The charges that led to the imprisonment of the man, and several others, seemed absurd enough to laugh at. No tag lights. Vagrancy. Parading without permit.
It’s an impossible thought for those girls now, but it was reality for several black people before events that shook up the South, and eventually, the world.
Thirteen students in the Junior Deputies program of the Greene County Sheriff’s Department took a walking tour of that history Saturday.
“We not only want them to be good stewards of our community, we want them to be educated as far as the struggle of how we got to be a black county government,” said Deputy Elzora Fluker. “By bringing them here, they got to see some of the things that they have not experienced as young people in our county.”
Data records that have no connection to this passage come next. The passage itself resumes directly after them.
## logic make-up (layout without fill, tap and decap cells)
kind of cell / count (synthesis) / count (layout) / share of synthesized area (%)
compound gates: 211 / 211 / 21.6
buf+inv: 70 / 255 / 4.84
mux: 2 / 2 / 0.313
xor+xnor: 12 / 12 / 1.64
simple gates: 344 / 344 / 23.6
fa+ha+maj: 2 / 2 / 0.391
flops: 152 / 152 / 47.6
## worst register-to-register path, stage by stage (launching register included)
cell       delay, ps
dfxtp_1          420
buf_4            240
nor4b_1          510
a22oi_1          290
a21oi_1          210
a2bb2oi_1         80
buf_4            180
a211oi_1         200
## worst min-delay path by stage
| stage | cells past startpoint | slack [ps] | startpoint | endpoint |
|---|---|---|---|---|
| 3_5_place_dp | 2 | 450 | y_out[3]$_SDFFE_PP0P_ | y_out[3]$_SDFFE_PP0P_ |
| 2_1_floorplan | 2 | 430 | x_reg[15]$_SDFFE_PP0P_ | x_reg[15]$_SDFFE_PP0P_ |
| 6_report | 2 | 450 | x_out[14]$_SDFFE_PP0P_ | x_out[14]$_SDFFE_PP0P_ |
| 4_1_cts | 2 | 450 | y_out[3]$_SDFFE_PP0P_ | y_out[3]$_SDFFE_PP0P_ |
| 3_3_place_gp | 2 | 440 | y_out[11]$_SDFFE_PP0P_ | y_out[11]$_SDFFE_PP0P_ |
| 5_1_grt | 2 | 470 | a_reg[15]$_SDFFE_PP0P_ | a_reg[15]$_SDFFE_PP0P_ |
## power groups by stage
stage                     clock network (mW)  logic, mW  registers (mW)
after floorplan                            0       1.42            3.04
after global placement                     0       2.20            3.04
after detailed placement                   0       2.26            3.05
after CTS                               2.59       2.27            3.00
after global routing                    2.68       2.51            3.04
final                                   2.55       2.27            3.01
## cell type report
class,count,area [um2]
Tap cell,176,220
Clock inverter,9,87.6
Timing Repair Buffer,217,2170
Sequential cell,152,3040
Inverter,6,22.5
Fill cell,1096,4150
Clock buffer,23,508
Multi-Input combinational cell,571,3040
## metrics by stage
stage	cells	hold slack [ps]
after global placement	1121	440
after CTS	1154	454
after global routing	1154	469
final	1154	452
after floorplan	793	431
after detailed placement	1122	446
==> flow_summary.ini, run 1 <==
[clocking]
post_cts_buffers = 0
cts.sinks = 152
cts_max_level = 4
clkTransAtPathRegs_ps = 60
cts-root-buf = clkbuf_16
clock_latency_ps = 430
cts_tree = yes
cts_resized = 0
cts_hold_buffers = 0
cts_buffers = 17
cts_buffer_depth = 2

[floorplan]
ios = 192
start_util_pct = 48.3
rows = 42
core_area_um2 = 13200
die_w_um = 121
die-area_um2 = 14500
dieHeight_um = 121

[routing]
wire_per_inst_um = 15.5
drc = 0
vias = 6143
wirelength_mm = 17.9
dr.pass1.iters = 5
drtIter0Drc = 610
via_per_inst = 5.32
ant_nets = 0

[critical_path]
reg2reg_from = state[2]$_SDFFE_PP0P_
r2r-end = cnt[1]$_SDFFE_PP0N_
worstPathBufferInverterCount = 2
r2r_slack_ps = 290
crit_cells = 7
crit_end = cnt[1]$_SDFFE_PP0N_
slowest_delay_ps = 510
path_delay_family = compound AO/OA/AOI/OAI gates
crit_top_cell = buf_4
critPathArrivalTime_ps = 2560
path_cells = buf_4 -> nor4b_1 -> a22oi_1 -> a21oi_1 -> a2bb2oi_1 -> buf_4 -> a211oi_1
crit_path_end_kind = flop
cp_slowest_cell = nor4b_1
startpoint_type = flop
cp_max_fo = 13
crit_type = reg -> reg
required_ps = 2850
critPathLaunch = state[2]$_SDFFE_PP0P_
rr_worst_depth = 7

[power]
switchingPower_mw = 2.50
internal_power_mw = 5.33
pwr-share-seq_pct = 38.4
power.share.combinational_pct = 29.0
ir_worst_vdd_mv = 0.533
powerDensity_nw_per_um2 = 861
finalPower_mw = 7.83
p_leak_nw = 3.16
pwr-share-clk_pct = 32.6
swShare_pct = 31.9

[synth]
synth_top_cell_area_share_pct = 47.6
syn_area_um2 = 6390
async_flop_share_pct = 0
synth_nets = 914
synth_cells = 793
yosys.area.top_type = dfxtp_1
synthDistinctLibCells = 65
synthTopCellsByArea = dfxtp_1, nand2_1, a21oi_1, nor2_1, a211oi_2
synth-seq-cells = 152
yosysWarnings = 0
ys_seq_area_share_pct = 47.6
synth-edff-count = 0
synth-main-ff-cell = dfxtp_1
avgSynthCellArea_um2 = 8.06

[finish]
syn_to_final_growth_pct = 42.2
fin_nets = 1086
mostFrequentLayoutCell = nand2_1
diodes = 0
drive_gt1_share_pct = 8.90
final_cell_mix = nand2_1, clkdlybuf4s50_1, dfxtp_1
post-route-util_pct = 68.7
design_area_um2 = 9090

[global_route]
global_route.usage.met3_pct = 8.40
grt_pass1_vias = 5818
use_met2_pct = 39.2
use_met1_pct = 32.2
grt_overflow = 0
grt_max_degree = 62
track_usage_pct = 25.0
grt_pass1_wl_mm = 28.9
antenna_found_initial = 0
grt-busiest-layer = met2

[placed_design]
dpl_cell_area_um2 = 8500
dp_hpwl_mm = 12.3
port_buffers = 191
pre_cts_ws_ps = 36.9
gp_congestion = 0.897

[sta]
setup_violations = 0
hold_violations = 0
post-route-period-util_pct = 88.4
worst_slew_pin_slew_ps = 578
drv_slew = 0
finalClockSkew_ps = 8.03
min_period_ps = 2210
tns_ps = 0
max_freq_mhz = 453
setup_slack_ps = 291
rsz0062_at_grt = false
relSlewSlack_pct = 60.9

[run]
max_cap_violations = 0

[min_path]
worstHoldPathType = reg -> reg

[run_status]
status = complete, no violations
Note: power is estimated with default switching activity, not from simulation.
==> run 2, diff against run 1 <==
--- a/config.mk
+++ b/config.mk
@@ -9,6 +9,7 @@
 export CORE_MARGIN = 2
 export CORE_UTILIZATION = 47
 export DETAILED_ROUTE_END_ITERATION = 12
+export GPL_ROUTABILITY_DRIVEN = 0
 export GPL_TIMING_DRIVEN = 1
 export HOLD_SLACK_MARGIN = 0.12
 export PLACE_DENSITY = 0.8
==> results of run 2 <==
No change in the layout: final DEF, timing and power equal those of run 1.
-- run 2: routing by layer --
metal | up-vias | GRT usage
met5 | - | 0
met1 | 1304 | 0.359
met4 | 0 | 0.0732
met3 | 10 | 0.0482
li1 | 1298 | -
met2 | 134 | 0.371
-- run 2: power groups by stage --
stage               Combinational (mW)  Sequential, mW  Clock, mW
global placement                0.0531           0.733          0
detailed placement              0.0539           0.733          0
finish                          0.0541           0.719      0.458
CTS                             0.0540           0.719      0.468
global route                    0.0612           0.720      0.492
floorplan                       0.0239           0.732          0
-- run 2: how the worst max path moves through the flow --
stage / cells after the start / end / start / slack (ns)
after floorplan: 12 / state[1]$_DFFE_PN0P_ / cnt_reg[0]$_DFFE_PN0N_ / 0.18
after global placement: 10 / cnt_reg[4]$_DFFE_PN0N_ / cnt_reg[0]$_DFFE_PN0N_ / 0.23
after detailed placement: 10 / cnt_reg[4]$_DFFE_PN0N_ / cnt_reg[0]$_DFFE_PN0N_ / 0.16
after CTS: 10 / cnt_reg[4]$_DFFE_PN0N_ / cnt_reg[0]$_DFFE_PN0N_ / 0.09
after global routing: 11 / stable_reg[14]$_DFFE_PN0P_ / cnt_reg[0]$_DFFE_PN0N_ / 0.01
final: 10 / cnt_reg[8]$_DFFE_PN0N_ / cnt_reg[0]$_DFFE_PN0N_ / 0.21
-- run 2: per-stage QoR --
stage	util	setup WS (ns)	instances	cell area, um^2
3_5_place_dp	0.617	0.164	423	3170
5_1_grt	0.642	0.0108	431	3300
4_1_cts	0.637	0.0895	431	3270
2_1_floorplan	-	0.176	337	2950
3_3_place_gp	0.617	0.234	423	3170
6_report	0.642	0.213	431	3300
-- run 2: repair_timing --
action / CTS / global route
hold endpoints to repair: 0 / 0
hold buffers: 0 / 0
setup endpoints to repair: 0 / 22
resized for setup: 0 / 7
[src/rtl/rv_decode_pkg.sv]
// Shared RV32I decode definitions: base opcodes, format classes and the
// control half of the decoded bundle carried from ID to EX.
package rv_decode_pkg;

   localparam logic [6:0] OP_OP     = 7'h33;
   localparam logic [6:0] OP_IMM    = 7'h13;
   localparam logic [6:0] OP_LOAD   = 7'h03;
   localparam logic [6:0] OP_JALR   = 7'h67;
   localparam logic [6:0] OP_STORE  = 7'h23;
   localparam logic [6:0] OP_BRANCH = 7'h63;
   localparam logic [6:0] OP_LUI    = 7'h37;
   localparam logic [6:0] OP_AUIPC  = 7'h17;
   localparam logic [6:0] OP_JAL    = 7'h6F;
   localparam logic [6:0] OP_SYSTEM = 7'h73;
   localparam logic [6:0] OP_FENCE  = 7'h0F;

   typedef enum logic [2:0] {
      FMT_R    = 3'd0,
      FMT_I    = 3'd1,
      FMT_S    = 3'd2,
      FMT_B    = 3'd3,
      FMT_U    = 3'd4,
      FMT_J    = 3'd5,
      FMT_SYS  = 3'd6,
      FMT_NONE = 3'd7
   } fmt_e;

   // Width-independent part of the bundle; register addresses, immediate and
   // PC depend on module parameters and travel beside this struct.
   typedef struct packed {
      fmt_e       fmt;
      logic [6:0] opcode;
      logic [2:0] funct3;
      logic [6:0] funct7;
      logic       use_rs1;
      logic       use_rs2;
      logic       wr_rd;
      logic       illegal;
   } dec_ctrl_t;

   localparam int CTRL_W = $bits(dec_ctrl_t);

   function automatic logic reg_in_range(input logic [4:0] field, input int ra_w);
      return (int'(field) < (1 << ra_w));
   endfunction

endpackage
Greene County had the sixth highest percentage of black population among any county in the United States, according to the 2000 Census. Nearly eight in 10 people that live there are black. It is also the smallest county in Alabama by population, with roughly 10,000 people.
The visit took students beyond textbook lessons, Fluker said, and allowed them to walk the same streets as iconic civil rights figures.
It also gave them a few more role models.
“All the people that marched helped out and stood up and weren’t actually scared to do it,” said Rotishaka Powell, 16.
Sam Walker, a consultant with the museum, believes tours like this help students link past events with current effects.
“This is important because they get to learn about their history,” said Walker. “They make the connection between what happened to people back then and how it contributed so much to the election of Barack Obama.”
The program is in its ninth month of operation. All the children were chosen through an application process. Fluker, Greene County Sheriff Ison Thomas and members of a local committee reviewed the applications and selected the participants. District Judge Lillie Jones-Osbourne also recommends students to the program, Fluker said.